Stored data
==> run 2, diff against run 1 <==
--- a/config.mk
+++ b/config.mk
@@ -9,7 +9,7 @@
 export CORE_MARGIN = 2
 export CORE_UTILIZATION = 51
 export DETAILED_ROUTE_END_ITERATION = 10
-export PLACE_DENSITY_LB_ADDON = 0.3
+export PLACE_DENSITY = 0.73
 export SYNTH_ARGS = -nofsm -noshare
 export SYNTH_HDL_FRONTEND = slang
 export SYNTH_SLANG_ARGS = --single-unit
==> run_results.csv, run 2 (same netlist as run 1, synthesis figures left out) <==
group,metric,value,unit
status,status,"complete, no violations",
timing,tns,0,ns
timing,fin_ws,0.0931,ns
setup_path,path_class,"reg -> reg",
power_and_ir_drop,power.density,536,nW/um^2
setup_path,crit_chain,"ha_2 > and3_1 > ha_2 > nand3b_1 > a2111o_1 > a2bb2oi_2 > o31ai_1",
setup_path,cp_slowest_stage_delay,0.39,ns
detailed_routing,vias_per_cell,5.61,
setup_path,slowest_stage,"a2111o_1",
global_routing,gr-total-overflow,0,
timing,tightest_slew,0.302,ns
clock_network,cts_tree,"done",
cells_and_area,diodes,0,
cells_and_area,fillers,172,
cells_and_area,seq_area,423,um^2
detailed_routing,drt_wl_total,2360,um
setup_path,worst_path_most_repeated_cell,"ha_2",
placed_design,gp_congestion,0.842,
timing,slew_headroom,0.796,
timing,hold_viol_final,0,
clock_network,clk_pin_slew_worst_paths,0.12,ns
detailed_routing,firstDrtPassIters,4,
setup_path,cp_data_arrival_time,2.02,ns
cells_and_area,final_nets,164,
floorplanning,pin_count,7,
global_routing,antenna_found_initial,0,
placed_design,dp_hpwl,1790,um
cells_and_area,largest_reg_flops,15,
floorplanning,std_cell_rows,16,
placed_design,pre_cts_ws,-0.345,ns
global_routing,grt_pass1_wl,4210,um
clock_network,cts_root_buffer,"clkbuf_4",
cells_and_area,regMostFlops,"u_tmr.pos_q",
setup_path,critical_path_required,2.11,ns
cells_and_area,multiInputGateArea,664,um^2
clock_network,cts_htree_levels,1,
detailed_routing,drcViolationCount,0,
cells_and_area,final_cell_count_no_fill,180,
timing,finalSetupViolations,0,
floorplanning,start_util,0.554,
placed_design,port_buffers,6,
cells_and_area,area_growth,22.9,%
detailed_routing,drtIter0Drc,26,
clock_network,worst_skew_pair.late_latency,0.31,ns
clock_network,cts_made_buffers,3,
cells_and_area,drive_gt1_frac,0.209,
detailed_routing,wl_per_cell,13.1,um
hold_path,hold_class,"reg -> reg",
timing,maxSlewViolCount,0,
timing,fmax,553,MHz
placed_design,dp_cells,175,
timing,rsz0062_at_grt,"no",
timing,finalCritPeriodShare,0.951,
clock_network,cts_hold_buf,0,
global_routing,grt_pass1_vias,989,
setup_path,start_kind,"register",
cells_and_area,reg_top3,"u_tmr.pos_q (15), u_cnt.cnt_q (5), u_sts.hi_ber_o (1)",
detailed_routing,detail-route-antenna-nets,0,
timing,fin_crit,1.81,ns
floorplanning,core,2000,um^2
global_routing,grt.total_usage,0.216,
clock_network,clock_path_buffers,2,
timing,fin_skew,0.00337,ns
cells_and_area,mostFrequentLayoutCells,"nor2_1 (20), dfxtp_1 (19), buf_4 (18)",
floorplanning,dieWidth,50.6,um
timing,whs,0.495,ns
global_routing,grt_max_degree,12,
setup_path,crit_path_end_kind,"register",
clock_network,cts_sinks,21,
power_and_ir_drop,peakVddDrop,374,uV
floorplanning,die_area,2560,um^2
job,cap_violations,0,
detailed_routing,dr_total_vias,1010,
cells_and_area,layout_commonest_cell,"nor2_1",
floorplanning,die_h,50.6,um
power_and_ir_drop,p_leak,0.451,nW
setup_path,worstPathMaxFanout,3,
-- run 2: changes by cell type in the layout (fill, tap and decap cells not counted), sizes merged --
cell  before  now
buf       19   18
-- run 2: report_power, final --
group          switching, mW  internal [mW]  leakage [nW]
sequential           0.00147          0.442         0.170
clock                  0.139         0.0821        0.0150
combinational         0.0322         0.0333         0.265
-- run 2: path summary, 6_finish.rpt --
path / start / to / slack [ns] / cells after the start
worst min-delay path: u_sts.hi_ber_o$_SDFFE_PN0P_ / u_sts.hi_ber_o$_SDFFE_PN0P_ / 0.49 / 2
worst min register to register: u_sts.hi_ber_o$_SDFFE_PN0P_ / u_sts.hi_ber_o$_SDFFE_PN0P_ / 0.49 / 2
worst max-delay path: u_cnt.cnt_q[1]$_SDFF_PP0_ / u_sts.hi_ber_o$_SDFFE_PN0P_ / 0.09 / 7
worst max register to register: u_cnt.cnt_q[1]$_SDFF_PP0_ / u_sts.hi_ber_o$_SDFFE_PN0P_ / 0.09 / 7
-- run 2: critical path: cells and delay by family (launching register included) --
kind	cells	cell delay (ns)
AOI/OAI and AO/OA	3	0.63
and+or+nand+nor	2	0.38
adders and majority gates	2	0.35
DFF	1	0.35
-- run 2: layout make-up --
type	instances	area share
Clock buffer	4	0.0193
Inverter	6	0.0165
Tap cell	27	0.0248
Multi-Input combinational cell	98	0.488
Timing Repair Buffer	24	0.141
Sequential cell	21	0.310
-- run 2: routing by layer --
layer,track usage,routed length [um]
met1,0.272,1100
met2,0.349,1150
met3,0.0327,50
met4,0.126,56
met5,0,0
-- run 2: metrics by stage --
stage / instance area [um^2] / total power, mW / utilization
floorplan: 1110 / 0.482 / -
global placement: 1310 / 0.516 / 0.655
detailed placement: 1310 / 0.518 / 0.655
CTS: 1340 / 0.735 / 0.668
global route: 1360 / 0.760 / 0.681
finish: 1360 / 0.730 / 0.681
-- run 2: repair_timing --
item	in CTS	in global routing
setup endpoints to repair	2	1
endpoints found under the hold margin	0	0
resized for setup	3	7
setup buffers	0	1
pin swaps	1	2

▸ Task goal
Nothing but lines that contain "register" should appear in the answer. Copy each from the records.

▸ Solution for this problem
setup_path,start_kind,"register",
setup_path,crit_path_end_kind,"register",
worst min register to register: u_sts.hi_ber_o$_SDFFE_PN0P_ / u_sts.hi_ber_o$_SDFFE_PN0P_ / 0.49 / 2
worst max register to register: u_cnt.cnt_q[1]$_SDFF_PP0_ / u_sts.hi_ber_o$_SDFFE_PN0P_ / 0.09 / 7
-- run 2: critical path: cells and delay by family (launching register included) --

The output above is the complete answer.